In Mosul, Extremists Build Walls, Tunnels, Trenches
In Mosul, the Islamic State is preparing for a siege, building walls, tunnels and trenches and boasting that, like the Prophet Mohammed in the 7th century, they will be able to withstand any attacks. Locals doubt it.
A military parade in southern Iraq this week, during which equipment that would be used in the fight for Mosul was on display. (photo: حيدر الحمداني)
In Mosul, members of the extremist group that control the city, known as the Islamic State, know full well that they can expect the city to be attacked by those who oppose them soon. Rumour has it the fight for Mosul, the extremists’ last large stronghold in Iraq, could begin as soon as October. As a result, they are preparing, night and day, to try and defend the city they have controlled for over two years now. Residents say that for the past two weeks, the noise from large vehicles and construction equipment hasn’t stopped.
“Trucks owned by the Mosul city council have been moving large concrete barriers to the outskirts of the city,” one local, who could not be named for security reasons, told NIQASH. “Large cranes are unloading these and they are being arranged in a similar way to how the Iraqi military used to arrange them, when they controlled Mosul.”
Eyewitnesses in the city confirm that at the southern end of the city, around the neighbourhoods of Mamoun, Tal al-Rumman and Mansour, members of the extremist group have completed a three-meter-high wall. Further ahead is the town of Qayyarah, out of which the Islamic State, or IS, group was pushed out of recently.
War is coming and the survival of the Caliphate will depend on the steadfastness of Mosul, the preacher said.
Other locals confirmed that there is a similar wall at the eastern end of the city near the neighbourhoods of Somar, Dumez and Falastin as well as in the Kokajli and Shamali areas, where pre-fab buildings are located, in order to prevent the Iraqi Kurdish military from laying siege to that part of the city.
However, because Mosul is so large – it’s known as Iraq’s second city after Baghdad, and was home to over 2 million people – there is no way to construct a complete wall around the city. That’s why they’re only building walls in areas near the main entrances to the city and in parts of the city where they expect their enemies to attack from.
Locals say all this is somewhat ironic. When the IS group first entered the city in mid-2014 they boasted about the fact that they were removing all the concrete barriers that the Iraqi army had placed around Mosul because they were no longer needed. Security would prevail under their rule, they claimed.
At the same time as the barriers are being moved, there has also been a major campaign to convince locals of the IS group’s strength and, one imagines, keep citizens on side.
“War is coming and the survival of the Caliphate will depend on the steadfastness of Mosul in confronting the infidels,” one young man, a preacher in his 30s, told all of those praying in the Umar ibn al-Khattab mosque in Mosul’s Nahrawan neighbourhood recently. “Did you hear about the battle fought by Muslims, led by the Prophet Mohammed, in 627AD?” he asked worshippers. “Do you know how they won that battle? The people followed their leader and they did not betray him. That is why the sons of Mosul should be patient and why they should tolerate hunger, thirst and fear. They should support the Caliphate and prevent the infidels from entering the city!”

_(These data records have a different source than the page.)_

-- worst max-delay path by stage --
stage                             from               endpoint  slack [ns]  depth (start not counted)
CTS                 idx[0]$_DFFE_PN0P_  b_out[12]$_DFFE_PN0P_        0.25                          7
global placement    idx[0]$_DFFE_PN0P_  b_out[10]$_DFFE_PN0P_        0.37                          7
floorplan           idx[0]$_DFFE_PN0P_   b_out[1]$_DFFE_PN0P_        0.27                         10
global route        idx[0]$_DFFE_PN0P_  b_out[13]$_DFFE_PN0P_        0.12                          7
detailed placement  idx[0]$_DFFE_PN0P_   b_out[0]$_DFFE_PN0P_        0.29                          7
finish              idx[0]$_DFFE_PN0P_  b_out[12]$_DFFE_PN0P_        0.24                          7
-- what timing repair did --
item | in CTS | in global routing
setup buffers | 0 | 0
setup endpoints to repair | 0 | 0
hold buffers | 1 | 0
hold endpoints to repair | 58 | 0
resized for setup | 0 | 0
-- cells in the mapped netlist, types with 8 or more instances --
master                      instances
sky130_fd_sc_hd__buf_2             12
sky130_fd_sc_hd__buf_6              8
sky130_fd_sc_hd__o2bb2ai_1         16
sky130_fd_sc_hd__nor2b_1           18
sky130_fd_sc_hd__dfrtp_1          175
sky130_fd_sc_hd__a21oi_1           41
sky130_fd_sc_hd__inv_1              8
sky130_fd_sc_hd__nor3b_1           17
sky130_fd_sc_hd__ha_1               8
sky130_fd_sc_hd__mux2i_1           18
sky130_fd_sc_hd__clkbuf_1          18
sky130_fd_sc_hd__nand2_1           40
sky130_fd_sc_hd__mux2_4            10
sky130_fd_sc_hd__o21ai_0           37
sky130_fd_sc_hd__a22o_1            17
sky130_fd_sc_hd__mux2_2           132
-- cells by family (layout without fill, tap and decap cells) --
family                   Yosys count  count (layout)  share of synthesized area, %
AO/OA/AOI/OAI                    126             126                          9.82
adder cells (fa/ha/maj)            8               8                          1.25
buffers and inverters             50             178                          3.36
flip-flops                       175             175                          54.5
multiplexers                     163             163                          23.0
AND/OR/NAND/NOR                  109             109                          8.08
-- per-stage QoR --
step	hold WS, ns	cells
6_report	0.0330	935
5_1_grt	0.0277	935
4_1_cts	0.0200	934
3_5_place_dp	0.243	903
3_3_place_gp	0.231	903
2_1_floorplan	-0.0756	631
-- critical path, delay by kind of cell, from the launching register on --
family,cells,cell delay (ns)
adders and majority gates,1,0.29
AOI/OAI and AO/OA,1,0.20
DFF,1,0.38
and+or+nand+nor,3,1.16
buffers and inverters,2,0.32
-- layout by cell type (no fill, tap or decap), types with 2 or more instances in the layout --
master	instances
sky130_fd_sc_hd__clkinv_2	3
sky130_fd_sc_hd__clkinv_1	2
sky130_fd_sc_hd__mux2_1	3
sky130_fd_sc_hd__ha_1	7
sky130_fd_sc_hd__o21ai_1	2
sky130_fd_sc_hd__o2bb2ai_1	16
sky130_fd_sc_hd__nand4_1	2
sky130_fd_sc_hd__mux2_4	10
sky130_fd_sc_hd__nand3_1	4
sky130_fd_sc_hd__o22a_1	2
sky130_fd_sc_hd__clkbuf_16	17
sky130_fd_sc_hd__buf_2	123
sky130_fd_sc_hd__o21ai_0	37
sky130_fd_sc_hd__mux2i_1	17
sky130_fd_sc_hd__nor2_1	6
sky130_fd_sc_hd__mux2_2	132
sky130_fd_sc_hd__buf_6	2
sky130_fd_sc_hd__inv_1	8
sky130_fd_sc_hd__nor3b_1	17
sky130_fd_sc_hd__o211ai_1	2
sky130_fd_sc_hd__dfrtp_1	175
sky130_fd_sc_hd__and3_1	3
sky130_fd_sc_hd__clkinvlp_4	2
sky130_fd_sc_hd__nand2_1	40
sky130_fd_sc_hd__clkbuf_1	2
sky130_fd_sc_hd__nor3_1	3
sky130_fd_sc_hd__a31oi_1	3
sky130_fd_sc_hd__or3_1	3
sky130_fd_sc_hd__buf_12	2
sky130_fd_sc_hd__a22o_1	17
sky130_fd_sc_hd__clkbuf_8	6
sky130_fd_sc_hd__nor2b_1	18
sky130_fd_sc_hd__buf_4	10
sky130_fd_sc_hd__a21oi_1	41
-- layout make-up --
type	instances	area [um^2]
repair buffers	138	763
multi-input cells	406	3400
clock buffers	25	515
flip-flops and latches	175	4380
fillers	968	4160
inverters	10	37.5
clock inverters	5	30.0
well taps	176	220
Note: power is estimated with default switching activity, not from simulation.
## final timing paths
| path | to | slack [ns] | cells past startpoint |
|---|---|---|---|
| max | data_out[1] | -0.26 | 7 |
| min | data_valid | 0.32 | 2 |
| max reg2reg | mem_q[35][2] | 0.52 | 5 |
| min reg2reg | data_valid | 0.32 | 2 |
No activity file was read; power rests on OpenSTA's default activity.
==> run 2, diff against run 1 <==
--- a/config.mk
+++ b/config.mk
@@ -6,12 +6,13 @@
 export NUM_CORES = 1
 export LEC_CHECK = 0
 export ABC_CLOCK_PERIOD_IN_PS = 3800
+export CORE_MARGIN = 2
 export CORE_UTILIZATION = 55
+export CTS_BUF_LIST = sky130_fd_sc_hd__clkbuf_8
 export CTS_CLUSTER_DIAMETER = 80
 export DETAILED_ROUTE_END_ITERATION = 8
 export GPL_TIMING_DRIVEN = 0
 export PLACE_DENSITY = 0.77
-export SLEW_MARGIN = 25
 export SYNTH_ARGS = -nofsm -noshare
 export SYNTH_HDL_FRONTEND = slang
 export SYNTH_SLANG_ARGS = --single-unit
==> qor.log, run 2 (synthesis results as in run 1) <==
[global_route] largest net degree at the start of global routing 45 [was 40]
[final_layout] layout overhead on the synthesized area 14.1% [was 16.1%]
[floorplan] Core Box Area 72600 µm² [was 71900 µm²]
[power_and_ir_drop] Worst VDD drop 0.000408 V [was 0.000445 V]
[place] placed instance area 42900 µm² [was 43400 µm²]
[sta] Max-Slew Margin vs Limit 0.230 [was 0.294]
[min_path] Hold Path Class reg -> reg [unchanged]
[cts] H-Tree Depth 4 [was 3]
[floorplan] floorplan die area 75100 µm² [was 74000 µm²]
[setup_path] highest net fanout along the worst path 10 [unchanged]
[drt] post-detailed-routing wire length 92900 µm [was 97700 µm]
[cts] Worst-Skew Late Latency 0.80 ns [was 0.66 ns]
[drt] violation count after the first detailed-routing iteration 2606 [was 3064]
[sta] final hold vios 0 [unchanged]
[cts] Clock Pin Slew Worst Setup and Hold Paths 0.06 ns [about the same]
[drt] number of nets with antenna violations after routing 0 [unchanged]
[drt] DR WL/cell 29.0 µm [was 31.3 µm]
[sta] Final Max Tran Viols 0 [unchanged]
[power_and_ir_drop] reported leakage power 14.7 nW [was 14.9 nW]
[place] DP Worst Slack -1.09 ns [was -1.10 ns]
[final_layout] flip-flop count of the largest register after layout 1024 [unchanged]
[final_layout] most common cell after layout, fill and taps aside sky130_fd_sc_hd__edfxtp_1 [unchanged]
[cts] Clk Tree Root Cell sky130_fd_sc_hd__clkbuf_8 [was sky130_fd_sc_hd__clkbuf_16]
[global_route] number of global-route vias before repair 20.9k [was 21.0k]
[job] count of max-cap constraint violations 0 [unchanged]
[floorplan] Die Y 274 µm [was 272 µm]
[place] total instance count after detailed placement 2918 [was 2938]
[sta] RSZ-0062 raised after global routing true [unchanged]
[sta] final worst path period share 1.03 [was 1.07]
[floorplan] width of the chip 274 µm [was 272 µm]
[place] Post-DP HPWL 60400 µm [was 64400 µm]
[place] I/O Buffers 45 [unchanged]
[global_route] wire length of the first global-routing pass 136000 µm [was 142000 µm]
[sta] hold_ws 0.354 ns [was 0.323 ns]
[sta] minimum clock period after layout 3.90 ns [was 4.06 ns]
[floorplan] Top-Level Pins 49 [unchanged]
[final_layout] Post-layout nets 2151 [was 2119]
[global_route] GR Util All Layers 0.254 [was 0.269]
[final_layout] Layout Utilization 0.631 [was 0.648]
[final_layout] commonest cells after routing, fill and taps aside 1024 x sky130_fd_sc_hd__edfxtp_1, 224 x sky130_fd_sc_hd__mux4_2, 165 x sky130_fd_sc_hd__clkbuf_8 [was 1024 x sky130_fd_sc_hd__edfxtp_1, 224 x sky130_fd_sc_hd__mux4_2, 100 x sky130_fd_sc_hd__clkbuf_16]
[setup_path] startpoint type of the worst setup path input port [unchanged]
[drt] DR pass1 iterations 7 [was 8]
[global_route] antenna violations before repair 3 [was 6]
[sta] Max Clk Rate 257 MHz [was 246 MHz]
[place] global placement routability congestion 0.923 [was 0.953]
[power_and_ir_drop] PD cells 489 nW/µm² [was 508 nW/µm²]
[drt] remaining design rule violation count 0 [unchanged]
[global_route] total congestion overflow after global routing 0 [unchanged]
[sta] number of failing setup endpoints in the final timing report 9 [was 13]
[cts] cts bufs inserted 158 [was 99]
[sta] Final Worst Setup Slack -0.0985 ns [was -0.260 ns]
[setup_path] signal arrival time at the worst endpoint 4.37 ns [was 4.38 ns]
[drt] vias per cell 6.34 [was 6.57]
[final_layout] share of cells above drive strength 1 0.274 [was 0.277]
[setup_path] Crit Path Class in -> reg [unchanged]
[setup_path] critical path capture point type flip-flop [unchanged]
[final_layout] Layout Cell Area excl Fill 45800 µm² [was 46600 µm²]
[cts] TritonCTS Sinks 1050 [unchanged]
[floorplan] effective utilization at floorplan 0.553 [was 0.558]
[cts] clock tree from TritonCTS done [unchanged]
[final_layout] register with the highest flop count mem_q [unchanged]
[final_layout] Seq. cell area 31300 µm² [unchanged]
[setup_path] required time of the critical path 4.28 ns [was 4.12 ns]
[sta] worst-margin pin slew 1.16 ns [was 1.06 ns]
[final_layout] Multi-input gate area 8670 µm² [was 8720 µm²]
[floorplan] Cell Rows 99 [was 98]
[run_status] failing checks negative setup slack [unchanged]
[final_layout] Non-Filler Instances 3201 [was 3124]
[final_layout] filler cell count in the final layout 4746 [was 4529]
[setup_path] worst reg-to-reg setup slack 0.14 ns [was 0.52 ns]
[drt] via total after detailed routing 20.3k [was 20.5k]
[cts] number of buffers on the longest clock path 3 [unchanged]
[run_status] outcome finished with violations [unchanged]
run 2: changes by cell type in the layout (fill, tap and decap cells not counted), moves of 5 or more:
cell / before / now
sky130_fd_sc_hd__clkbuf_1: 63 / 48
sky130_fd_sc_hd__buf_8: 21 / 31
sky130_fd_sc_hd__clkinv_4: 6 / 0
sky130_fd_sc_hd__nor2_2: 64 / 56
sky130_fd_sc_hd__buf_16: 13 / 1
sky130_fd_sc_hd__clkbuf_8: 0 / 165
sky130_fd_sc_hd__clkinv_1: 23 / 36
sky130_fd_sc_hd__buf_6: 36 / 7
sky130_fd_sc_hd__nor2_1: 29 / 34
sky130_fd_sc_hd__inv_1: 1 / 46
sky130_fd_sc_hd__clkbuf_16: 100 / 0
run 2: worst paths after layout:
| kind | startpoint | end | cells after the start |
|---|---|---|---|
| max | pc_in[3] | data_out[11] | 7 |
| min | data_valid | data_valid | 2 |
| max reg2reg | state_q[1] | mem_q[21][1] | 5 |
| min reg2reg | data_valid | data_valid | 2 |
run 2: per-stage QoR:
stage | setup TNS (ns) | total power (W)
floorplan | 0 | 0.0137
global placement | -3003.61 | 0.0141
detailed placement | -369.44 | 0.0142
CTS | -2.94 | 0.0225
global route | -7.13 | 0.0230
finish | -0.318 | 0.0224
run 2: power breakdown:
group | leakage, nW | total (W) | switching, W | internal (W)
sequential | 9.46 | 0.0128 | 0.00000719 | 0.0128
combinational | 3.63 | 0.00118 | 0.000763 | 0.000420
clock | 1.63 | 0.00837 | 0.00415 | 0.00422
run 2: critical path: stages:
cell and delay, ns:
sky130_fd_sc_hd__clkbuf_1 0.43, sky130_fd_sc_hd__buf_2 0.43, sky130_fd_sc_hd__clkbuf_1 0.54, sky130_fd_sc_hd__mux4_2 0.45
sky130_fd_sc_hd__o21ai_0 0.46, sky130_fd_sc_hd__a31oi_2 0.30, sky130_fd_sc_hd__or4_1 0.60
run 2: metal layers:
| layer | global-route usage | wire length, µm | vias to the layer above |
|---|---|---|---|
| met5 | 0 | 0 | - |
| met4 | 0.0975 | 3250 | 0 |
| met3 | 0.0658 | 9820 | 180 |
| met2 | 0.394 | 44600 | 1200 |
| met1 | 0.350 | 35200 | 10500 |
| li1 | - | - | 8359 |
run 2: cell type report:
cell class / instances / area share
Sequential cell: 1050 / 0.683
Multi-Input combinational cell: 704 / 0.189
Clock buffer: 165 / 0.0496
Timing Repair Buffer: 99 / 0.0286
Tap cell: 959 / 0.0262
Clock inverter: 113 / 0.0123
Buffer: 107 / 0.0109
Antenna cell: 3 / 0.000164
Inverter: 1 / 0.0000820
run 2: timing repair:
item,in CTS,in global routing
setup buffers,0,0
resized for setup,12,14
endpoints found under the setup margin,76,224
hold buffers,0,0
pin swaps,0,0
## src/rtl/jt12_mixacc_if.sv

```systemverilog
// Operator-slot bus into the FM channel mixer and the stereo sample it publishes.
// master drives the slot stream and reads the mix; slave is the mixer side.
interface jt12_mixacc_if #(
  parameter int CHANNELS  = 6,
  parameter int OPW       = 9,
  parameter int ACC_WIDTH = 16
);
  localparam int CHW = (CHANNELS > 1) ? $clog2(CHANNELS) : 1;

  logic                        clk_en;
  logic                        zero;
  logic [CHW-1:0]              ch;
  logic [1:0]                  op;
  logic signed [OPW-1:0]       op_result;
  logic [2:0]                  alg;
  logic [1:0]                  rl;
  logic                        ch_en;
  logic                        pcm_en;
  logic signed [OPW-1:0]       pcm;
  logic signed [ACC_WIDTH-1:0] left;
  logic signed [ACC_WIDTH-1:0] right;
  logic                        sample;
  logic                        clip;

  modport master (
    output clk_en, zero, ch, op, op_result, alg, rl, ch_en, pcm_en, pcm,
    input  left, right, sample, clip
  );

  modport slave (
    input  clk_en, zero, ch, op, op_result, alg, rl, ch_en, pcm_en, pcm,
    output left, right, sample, clip
  );
endinterface

```

## src/rtl/jt12_mixacc.sv

```systemverilog
// Time-multiplexed FM channel mixer: sums carrier operators per channel,
// limits each channel, pans it into stereo frame accumulators and publishes
// one saturated, scaled left/right sample per frame.
// Optional build macro: JT12_MIXACC_LADDER_EN adds a +/-4 DAC ladder offset
// to both sides of every channel commit.
module jt12_mixacc #(
  parameter int CHANNELS  = 6,
  parameter int OPW       = 9,
  parameter int ACC_WIDTH = 16,
  parameter int SHIFT     = 4
) (
  input logic          clk,
  input logic          rst_n,
  jt12_mixacc_if.slave bus
);
  localparam int CHW   = (CHANNELS > 1) ? $clog2(CHANNELS) : 1;
  localparam int DEPTH = 1 << CHW;
  localparam int SW    = OPW + 2;
  localparam int AW    = OPW + CHW + 2;
  localparam int OW    = AW + SHIFT;
  localparam int XW    = ((OW > ACC_WIDTH) ? OW : ACC_WIDTH) + 1;

  localparam logic [CHW-1:0]     PCM_CH = CHW'(CHANNELS - 1);
  localparam logic signed [SW:0] VMAX   = (SW + 1)'((2 ** (OPW - 1)) - 1);
  localparam logic signed [SW:0] VMIN   = (SW + 1)'(-(2 ** (OPW - 1)));

  logic signed [SW-1:0]        chsum_q [DEPTH];
  logic signed [SW-1:0]        chsum_d [DEPTH];
  logic signed [AW-1:0]        accl_q, accl_d, accr_q, accr_d;
  logic signed [OPW-1:0]       pcm_q, pcm_d;
  logic signed [ACC_WIDTH-1:0] left_q, left_d, right_q, right_d;
  logic                        sample_q, sample_d, clip_q, clip_d;

  logic [3:0]            carriers;
  logic                  is_pcm;
  logic                  commit;
  logic signed [OPW-1:0] contrib;
  logic signed [OPW-1:0] v;
  logic signed [SW:0]    csum;
  logic signed [AW-1:0]  v_ext, add_l, add_r;
  logic [ACC_WIDTH:0]    scl_l, scl_r;
`ifdef JT12_MIXACC_LADDER_EN
  localparam logic signed [AW-1:0] DAC = AW'(4);
  logic signed [AW-1:0]  dac;
`endif

  // Scale a frame sum by SHIFT and saturate; MSB of the result flags clipping.
  function automatic logic [ACC_WIDTH:0] scale(input logic signed [AW-1:0] a);
    logic signed [XW-1:0] x;
    logic signed [XW-1:0] hi;
    logic signed [XW-1:0] lo;
    x  = {{(XW - AW){a[AW-1]}}, a};
    x  = x <<< SHIFT;
    hi = '0;
    hi[ACC_WIDTH-2:0] = '1;
    lo = ~hi;
    if (x > hi)      scale = {1'b1, hi[ACC_WIDTH-1:0]};
    else if (x < lo) scale = {1'b1, lo[ACC_WIDTH-1:0]};
    else             scale = {1'b0, x[ACC_WIDTH-1:0]};
  endfunction

  assign scl_l = scale(accl_q);
  assign scl_r = scale(accr_q);

  // Carrier operator mask for the algorithm of the current channel (bit = op slot)
  always_comb begin
    carriers = 4'b1111;
    case (bus.alg)
      3'd0, 3'd1, 3'd2, 3'd3: carriers = 4'b1000;
      3'd4:                   carriers = 4'b1010;
      3'd5, 3'd6:             carriers = 4'b1110;
      default:                carriers = 4'b1111;
    endcase
  end

  // Slot contribution, limited channel value and the panned amounts committed at S4
  always_comb begin
    is_pcm  = bus.pcm_en && (bus.ch == PCM_CH);
    commit  = (bus.op == 2'd3);
    // A zero slot feeds its fresh PCM sample straight through to a same-slot commit.
    pcm_d   = (bus.clk_en && bus.zero) ? bus.pcm : pcm_q;
    contrib = (carriers[bus.op] && bus.ch_en && !is_pcm) ? bus.op_result : '0;
    csum    = {chsum_q[bus.ch][SW-1], chsum_q[bus.ch]} + {{3{contrib[OPW-1]}}, contrib};
    if (csum > VMAX)      v = {1'b0, {(OPW - 1){1'b1}}};
    else if (csum < VMIN) v = {1'b1, {(OPW - 1){1'b0}}};
    else                  v = csum[OPW-1:0];
    if (is_pcm) v = bus.ch_en ? pcm_d : '0;
    v_ext = {{(AW - OPW){v[OPW-1]}}, v};
`ifdef JT12_MIXACC_LADDER_EN
    dac   = v[OPW-1] ? -DAC : DAC;
    add_l = bus.rl[1] ? v_ext + dac : dac;
    add_r = bus.rl[0] ? v_ext + dac : dac;
`else
    add_l = bus.rl[1] ? v_ext : '0;
    add_r = bus.rl[0] ? v_ext : '0;
`endif
    if (!commit) begin
      add_l = '0;
      add_r = '0;
    end
  end

  // Next state: channel sums, frame accumulators, frame-end output publish
  always_comb begin
    for (int unsigned i = 0; i < DEPTH; i++) chsum_d[i] = chsum_q[i];
    accl_d   = accl_q;
    accr_d   = accr_q;
    left_d   = left_q;
    right_d  = right_q;
    clip_d   = clip_q;
    sample_d = 1'b0;
    if (bus.clk_en) begin
      if (bus.zero) begin
        for (int unsigned i = 0; i < DEPTH; i++) begin
          if (CHW'(i) != bus.ch) chsum_d[i] = '0;
        end
        left_d   = scl_l[ACC_WIDTH-1:0];
        right_d  = scl_r[ACC_WIDTH-1:0];
        clip_d   = scl_l[ACC_WIDTH] | scl_r[ACC_WIDTH];
        sample_d = 1'b1;
        accl_d   = add_l;
        accr_d   = add_r;
      end else begin
        accl_d = accl_q + add_l;
        accr_d = accr_q + add_r;
      end
      chsum_d[bus.ch] = commit ? '0 : chsum_q[bus.ch] + {{2{contrib[OPW-1]}}, contrib};
    end
  end

  // State registers with synchronous active-low reset
  always_ff @(posedge clk) begin
    if (!rst_n) begin
      for (int unsigned i = 0; i < DEPTH; i++) chsum_q[i] <= '0;
      accl_q   <= '0;
      accr_q   <= '0;
      pcm_q    <= '0;
      left_q   <= '0;
      right_q  <= '0;
      sample_q <= 1'b0;
      clip_q   <= 1'b0;
    end else begin
      for (int unsigned i = 0; i < DEPTH; i++) chsum_q[i] <= chsum_d[i];
      accl_q   <= accl_d;
      accr_q   <= accr_d;
      pcm_q    <= pcm_d;
      left_q   <= left_d;
      right_q  <= right_d;
      sample_q <= sample_d;
      clip_q   <= clip_d;
    end
  end

  assign bus.left   = left_q;
  assign bus.right  = right_q;
  assign bus.sample = sample_q;
  assign bus.clip   = clip_q;
endmodule
```

## src/flat_wrapper.sv

```systemverilog
// flat-port wrapper written by rule: the top's interface ports become plain ports
module jt12_mixacc_flat 
#(
  parameter int CHANNELS  = 6,
  parameter int OPW       = 9,
  parameter int ACC_WIDTH = 16,
  parameter int SHIFT     = 4
)
  (clk, rst_n, bus_clk_en, bus_zero, bus_ch, bus_op, bus_op_result, bus_alg, bus_rl, bus_ch_en, bus_pcm_en, bus_pcm, bus_left, bus_right, bus_sample, bus_clip);
  jt12_mixacc_if #(.CHANNELS(CHANNELS), .OPW(OPW), .ACC_WIDTH(ACC_WIDTH)) bus_i ();
  input logic clk;
  input logic rst_n;
  input wire logic [$bits(bus_i.clk_en)-1:0] bus_clk_en;
  input wire logic [$bits(bus_i.zero)-1:0] bus_zero;
  input wire logic [$bits(bus_i.ch)-1:0] bus_ch;
  input wire logic [$bits(bus_i.op)-1:0] bus_op;
  input wire logic [$bits(bus_i.op_result)-1:0] bus_op_result;
  input wire logic [$bits(bus_i.alg)-1:0] bus_alg;
  input wire logic [$bits(bus_i.rl)-1:0] bus_rl;
  input wire logic [$bits(bus_i.ch_en)-1:0] bus_ch_en;
  input wire logic [$bits(bus_i.pcm_en)-1:0] bus_pcm_en;
  input wire logic [$bits(bus_i.pcm)-1:0] bus_pcm;
  output wire logic [$bits(bus_i.left)-1:0] bus_left;
  output wire logic [$bits(bus_i.right)-1:0] bus_right;
  output wire logic [$bits(bus_i.sample)-1:0] bus_sample;
  output wire logic [$bits(bus_i.clip)-1:0] bus_clip;
  assign bus_i.clk_en = bus_clk_en;
  assign bus_i.zero = bus_zero;
  assign bus_i.ch = bus_ch;
  assign bus_i.op = bus_op;
  assign bus_i.op_result = bus_op_result;
  assign bus_i.alg = bus_alg;
  assign bus_i.rl = bus_rl;
  assign bus_i.ch_en = bus_ch_en;
  assign bus_i.pcm_en = bus_pcm_en;
  assign bus_i.pcm = bus_pcm;
  assign bus_left = bus_i.left;
  assign bus_right = bus_i.right;
  assign bus_sample = bus_i.sample;
  assign bus_clip = bus_i.clip;
  jt12_mixacc #(.CHANNELS(CHANNELS), .OPW(OPW), .ACC_WIDTH(ACC_WIDTH), .SHIFT(SHIFT)) u_core (.clk(clk), .rst_n(rst_n), .bus(bus_i));
endmodule
```
==> config.mk <==
export PLATFORM = sky130hd
export DESIGN_NAME = shift_74hc595_chain
export DESIGN_NICKNAME = d
export VERILOG_FILES = /design/src/rtl/shift_74hc595_chain.sv
export SDC_FILE = /design/constraint.sdc
export NUM_CORES = 1
export LEC_CHECK = 0
export ABC_CLOCK_PERIOD_IN_PS = 1350
export CAP_MARGIN = 15
export CORE_ASPECT_RATIO = 0.6
export CORE_UTILIZATION = 50
export CTS_BUF_LIST = sky130_fd_sc_hd__clkbuf_2 sky130_fd_sc_hd__clkbuf_4 sky130_fd_sc_hd__clkbuf_8
export DETAILED_ROUTE_END_ITERATION = 12
export PLACE_DENSITY = 0.82
export SYNTH_ARGS = -nofsm -noshare
export SYNTH_HDL_FRONTEND = slang
export SYNTH_SLANG_ARGS = --single-unit
==> constraint.sdc <==
create_clock -name clk -period 1.35 [get_ports clk]
set_input_delay 0.2025 -clock clk [delete_from_list [all_inputs] [get_ports clk]]
set_output_delay 0.2025 -clock clk [all_outputs]
set_load 0.005 [all_outputs]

The battle the preacher was talking about was known as the Battle of al-Khandaq, or the Ditch (or Trench) in English. During this fight Mohammed and his supporters dug a ditch around the city of Medina in Saudi Arabia and stayed inside while thousands of enemies laid siege outside. Members of the IS group have been using the same comparison online, on social media.
The walls that the IS group is building in Mosul also include a trench, measuring two meters in depth and width, on one side of the concrete barriers. This trench has already been completed in the eastern and northern parts of the city; extremists used municipal roadworks vehicles to dig the pits.
In the past the IS group had tried to dig trenches around 10 kilometres away from the city’s borders but they were stopped after repeated air strikes by planes belonging to the international anti-IS coalition destroyed many of their vehicles.
Just like the walls, the new trenches do not surround the whole city. The main aim appears to be to prevent the entry of military vehicles into the city.
The trenches are also supposedly connected to a network of secret tunnels the IS group is building in the city. This is being done in case the extremist organization is forced to fight a guerrilla war in the city; the city’s high population density – there are currently an estimated 1.5 million residents still here - will also be used in this fighting.
In the end though, it is clear to everyone – even those living in Mosul – that in this day and age, whoever controls the airspace, controls the battle. Fences and trenches won’t be able to stop armed forces from entering the city if they have air support and the best that the IS group’s plan could achieve is to extend their stay in the city by weeks, or possibly months, if they are lucky.
That’s why Mosul locals will be looking toward their southern suburbs when the time comes. IS members are expected to escape in that direction and head to safe houses in Syria, as they did in previous fighting in Fallujah and Tikrit.